[Records provided Boundary: Start]

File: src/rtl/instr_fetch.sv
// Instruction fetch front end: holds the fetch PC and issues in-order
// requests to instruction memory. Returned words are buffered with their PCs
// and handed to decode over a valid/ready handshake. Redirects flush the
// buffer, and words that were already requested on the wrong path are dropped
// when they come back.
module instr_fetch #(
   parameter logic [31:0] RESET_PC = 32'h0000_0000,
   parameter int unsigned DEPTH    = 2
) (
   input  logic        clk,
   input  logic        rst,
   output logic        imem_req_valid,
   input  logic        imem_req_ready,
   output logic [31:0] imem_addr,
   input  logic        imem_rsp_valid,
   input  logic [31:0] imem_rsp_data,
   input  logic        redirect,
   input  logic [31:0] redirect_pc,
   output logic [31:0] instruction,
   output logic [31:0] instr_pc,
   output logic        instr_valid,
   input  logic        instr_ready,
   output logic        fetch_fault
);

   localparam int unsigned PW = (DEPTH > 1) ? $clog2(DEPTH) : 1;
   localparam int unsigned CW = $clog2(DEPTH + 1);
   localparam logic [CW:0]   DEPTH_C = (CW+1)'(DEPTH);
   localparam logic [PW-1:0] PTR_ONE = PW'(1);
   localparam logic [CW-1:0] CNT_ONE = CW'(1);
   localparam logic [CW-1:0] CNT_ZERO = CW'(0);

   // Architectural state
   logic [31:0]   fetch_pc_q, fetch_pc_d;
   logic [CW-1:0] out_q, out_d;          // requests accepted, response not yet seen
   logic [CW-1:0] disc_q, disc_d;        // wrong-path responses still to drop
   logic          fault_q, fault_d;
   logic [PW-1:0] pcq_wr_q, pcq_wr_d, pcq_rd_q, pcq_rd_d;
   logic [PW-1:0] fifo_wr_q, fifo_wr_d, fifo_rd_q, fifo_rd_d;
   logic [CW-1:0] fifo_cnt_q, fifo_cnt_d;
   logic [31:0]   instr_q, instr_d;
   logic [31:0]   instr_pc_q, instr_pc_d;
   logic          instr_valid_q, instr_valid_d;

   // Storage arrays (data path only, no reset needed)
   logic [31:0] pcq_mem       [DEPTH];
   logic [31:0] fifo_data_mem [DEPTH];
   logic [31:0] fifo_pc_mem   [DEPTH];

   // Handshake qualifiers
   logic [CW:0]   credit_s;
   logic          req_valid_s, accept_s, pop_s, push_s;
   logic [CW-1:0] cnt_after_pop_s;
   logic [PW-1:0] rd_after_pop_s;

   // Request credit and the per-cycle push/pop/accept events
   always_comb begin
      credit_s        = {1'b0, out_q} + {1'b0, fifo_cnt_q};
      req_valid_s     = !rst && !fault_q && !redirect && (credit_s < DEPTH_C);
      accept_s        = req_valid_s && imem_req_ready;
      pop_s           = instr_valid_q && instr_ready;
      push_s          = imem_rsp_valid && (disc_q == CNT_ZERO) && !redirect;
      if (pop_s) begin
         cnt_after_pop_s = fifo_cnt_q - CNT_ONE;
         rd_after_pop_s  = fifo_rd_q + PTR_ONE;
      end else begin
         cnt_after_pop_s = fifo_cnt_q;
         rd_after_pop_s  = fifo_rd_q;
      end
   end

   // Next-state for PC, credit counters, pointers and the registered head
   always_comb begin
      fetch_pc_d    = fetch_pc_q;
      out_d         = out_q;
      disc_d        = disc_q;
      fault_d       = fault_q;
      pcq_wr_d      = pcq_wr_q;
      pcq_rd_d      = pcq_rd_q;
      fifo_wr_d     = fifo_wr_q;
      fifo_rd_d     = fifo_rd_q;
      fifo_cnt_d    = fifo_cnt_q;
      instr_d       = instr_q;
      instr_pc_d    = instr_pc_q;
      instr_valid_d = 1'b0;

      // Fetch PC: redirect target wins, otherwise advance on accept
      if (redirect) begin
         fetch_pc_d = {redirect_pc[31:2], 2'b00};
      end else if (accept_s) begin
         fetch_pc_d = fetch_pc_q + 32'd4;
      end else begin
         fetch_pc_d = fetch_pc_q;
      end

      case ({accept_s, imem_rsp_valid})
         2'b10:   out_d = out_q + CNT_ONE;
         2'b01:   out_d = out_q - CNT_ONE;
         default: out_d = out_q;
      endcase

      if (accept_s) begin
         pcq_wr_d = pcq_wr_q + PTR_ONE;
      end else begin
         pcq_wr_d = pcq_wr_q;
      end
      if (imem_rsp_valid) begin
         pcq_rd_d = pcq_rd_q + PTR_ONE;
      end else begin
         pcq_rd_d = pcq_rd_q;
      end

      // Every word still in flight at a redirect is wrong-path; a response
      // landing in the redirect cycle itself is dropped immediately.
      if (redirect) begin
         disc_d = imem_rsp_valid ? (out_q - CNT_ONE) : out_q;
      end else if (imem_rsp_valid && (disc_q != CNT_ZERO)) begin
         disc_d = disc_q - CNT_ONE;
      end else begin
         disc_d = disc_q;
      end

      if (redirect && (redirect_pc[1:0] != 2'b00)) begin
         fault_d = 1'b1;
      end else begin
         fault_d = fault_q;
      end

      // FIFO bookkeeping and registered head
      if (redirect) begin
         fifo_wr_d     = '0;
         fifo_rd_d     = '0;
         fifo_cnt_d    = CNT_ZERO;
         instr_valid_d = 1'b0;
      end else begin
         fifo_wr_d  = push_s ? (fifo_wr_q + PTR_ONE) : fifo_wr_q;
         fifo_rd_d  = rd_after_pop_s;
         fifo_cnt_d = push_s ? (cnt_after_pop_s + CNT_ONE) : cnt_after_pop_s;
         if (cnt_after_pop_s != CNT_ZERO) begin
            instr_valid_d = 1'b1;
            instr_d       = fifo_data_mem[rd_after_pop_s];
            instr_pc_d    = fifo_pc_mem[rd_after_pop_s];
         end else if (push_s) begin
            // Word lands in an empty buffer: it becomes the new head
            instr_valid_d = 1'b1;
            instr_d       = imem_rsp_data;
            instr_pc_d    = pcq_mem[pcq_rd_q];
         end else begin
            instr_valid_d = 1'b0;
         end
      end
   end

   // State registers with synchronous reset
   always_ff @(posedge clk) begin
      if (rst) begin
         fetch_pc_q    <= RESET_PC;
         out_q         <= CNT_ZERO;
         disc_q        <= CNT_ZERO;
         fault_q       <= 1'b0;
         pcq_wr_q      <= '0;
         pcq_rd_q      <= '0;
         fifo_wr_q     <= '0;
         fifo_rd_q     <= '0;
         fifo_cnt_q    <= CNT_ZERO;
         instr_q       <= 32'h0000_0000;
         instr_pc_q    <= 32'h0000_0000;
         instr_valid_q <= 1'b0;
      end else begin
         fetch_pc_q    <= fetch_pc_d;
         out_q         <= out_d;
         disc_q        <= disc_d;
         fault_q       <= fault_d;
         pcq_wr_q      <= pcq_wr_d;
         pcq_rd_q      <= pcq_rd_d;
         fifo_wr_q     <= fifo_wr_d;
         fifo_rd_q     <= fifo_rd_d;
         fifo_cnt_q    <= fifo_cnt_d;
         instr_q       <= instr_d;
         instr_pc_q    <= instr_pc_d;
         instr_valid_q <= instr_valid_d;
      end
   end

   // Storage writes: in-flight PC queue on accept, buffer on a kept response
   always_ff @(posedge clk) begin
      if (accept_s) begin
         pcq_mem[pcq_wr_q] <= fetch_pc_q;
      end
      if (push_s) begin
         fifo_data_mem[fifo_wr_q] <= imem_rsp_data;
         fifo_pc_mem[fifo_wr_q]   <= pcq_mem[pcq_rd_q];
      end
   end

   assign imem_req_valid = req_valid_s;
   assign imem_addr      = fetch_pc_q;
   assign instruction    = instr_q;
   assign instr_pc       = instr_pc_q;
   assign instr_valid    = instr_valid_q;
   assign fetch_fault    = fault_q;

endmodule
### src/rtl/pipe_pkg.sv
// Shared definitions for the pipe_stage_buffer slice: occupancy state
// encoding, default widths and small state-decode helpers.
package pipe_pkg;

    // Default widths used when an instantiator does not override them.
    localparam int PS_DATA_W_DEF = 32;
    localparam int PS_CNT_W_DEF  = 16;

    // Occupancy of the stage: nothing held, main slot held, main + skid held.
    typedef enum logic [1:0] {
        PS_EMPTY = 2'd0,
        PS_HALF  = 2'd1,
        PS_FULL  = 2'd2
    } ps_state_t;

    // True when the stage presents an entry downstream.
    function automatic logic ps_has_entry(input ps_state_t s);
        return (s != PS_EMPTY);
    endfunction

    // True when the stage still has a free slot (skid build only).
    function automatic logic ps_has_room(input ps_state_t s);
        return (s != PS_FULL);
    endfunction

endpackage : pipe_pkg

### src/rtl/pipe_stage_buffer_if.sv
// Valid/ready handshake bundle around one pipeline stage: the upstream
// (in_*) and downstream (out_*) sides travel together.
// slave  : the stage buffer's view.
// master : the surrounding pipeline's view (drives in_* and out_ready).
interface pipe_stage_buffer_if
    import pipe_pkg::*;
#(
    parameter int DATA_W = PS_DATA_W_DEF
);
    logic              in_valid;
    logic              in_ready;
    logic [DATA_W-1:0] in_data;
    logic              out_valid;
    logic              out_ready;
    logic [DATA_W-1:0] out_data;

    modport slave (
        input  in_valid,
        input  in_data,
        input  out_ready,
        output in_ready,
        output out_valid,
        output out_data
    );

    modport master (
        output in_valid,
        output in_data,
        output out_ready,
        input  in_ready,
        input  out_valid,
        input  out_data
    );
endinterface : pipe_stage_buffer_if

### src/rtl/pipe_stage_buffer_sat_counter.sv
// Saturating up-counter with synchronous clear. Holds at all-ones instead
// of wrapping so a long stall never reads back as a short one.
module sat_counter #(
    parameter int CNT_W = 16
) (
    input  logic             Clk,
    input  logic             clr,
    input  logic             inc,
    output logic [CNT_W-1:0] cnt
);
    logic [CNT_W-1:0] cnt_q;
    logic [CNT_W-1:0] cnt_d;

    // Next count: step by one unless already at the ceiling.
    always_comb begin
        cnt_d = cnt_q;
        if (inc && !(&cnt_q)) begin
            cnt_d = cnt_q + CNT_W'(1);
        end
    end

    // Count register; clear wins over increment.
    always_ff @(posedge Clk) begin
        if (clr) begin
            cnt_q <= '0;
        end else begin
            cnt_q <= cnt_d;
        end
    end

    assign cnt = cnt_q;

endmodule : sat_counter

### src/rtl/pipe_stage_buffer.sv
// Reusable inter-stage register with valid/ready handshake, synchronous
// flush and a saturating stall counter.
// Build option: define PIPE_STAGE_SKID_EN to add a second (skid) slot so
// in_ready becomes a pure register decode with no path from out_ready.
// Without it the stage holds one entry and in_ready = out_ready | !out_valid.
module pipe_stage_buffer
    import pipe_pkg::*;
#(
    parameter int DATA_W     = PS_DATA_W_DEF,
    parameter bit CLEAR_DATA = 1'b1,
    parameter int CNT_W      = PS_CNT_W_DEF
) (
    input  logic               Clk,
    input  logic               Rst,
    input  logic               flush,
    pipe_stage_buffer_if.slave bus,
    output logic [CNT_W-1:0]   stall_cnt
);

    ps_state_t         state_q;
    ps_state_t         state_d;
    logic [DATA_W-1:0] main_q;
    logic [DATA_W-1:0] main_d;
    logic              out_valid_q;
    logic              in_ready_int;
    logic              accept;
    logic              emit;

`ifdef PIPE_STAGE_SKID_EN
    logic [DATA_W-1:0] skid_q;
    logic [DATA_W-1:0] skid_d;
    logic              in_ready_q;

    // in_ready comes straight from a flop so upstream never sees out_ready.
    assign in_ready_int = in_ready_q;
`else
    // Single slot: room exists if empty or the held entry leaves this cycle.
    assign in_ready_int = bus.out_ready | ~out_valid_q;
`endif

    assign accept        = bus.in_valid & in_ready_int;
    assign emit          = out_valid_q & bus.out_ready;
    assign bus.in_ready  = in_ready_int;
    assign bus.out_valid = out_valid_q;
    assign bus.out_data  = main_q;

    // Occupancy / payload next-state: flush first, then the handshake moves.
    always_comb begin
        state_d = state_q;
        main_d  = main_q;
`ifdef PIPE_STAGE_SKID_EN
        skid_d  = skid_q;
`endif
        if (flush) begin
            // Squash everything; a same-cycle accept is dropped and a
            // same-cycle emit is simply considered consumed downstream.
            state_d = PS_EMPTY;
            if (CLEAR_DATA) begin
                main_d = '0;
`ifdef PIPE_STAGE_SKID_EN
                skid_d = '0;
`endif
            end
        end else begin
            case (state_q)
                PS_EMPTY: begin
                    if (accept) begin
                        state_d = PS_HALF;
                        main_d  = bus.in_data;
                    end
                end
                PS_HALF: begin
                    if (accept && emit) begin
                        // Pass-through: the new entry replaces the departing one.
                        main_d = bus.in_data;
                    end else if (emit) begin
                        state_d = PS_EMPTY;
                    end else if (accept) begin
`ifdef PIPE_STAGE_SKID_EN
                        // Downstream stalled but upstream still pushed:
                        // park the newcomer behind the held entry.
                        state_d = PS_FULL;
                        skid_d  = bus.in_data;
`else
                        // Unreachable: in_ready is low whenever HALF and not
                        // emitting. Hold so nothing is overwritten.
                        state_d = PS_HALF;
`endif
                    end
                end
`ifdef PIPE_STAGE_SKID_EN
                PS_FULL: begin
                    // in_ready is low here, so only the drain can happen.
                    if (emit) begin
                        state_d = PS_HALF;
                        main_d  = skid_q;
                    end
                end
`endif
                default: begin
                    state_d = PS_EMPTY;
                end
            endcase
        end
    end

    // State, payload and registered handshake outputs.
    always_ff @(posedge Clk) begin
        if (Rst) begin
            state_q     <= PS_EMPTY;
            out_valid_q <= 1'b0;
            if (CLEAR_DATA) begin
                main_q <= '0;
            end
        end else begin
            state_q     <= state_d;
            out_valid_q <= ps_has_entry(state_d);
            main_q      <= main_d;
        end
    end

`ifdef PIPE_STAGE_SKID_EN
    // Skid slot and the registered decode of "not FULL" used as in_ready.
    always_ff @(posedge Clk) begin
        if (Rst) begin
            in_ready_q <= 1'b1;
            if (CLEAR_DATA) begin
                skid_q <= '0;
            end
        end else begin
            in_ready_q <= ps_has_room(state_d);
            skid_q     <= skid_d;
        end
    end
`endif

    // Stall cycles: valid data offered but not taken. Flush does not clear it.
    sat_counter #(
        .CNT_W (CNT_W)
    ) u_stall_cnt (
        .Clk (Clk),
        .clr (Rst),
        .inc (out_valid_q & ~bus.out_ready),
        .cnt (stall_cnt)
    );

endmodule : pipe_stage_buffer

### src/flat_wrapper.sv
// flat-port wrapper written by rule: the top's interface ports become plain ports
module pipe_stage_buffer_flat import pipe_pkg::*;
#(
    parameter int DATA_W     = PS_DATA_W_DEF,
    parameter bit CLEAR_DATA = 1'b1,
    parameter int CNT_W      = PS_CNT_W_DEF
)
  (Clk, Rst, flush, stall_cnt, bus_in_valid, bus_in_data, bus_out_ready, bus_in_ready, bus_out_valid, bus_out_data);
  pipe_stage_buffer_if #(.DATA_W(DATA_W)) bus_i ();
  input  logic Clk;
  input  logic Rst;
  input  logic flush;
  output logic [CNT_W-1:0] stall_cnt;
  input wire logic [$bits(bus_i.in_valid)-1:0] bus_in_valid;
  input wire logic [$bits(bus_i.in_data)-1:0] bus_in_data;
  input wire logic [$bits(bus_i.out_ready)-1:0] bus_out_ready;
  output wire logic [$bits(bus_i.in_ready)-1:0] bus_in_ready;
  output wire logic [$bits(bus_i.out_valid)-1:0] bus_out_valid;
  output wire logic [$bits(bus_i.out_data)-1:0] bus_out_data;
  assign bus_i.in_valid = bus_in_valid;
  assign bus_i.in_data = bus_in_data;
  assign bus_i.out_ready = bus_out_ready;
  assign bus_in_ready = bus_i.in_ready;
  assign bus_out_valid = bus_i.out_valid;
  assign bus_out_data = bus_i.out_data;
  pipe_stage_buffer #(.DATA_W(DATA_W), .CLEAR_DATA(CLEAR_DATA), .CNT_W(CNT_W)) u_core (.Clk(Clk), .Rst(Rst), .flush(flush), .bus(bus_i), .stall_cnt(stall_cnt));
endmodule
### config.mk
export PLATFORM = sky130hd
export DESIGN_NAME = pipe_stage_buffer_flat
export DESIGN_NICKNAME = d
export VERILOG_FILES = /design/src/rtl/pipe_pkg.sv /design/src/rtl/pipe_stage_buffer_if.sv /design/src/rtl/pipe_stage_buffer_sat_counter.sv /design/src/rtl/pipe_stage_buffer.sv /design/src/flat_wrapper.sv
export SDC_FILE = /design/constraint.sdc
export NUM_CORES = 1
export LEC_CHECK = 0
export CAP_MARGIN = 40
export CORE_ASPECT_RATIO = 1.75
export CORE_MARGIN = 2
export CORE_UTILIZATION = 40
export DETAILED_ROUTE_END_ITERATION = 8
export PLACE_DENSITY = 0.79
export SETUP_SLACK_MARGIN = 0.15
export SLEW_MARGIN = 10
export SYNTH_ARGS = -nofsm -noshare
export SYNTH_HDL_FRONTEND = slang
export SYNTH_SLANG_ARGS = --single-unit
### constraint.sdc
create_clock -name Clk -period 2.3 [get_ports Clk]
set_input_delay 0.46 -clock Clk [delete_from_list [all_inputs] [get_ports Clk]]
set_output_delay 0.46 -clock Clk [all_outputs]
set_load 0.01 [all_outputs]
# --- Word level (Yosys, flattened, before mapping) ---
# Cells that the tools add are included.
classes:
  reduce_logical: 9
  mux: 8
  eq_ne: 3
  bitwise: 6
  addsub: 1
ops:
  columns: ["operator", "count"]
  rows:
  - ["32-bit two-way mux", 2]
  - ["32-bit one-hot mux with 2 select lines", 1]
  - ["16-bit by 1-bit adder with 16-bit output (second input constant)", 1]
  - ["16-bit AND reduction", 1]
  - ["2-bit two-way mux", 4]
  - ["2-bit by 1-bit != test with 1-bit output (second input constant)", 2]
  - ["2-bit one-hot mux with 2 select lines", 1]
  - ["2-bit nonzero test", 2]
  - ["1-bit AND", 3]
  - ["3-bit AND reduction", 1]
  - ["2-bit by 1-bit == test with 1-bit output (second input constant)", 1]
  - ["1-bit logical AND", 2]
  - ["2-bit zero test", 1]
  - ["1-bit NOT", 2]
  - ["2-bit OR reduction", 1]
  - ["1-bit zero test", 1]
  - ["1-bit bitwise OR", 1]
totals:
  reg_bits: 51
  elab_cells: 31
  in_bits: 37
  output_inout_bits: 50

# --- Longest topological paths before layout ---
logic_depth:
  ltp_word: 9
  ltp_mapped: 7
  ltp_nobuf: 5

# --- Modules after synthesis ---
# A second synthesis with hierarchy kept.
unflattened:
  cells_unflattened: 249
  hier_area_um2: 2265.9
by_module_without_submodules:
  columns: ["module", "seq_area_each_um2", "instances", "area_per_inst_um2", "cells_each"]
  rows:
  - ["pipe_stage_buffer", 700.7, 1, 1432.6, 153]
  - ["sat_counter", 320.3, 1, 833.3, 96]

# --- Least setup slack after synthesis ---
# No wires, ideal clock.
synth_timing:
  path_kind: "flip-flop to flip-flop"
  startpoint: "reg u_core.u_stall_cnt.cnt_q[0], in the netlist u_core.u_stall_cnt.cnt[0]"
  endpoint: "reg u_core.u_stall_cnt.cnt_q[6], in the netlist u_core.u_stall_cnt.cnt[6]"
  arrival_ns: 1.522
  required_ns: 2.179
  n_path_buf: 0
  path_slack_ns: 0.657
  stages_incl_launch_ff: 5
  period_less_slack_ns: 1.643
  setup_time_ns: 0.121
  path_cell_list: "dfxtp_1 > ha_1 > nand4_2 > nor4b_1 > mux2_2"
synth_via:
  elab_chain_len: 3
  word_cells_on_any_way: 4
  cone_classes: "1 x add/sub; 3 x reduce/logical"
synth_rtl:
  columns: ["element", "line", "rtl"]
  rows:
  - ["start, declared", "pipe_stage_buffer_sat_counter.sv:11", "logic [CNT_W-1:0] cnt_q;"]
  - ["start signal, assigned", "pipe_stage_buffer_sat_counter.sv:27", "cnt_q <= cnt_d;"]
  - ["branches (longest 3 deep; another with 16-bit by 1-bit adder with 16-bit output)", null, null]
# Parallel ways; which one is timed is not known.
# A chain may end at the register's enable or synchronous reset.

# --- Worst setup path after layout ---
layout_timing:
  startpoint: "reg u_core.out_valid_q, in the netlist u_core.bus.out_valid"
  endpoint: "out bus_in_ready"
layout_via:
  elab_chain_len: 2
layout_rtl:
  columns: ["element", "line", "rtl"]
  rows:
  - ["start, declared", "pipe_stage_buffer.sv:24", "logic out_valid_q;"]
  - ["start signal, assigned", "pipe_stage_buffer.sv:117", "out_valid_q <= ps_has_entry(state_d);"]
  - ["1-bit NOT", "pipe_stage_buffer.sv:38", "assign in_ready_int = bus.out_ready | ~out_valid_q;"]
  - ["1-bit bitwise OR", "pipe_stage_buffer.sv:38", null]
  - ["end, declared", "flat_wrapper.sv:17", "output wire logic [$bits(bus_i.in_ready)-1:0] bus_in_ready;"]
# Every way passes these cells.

[Records provided Boundary: End]

* **What to work on**
Filter the lines above, keeping each one that contains the string "select".

* **Result of the exercise**
  - ["32-bit one-hot mux with 2 select lines", 1]
  - ["2-bit one-hot mux with 2 select lines", 1]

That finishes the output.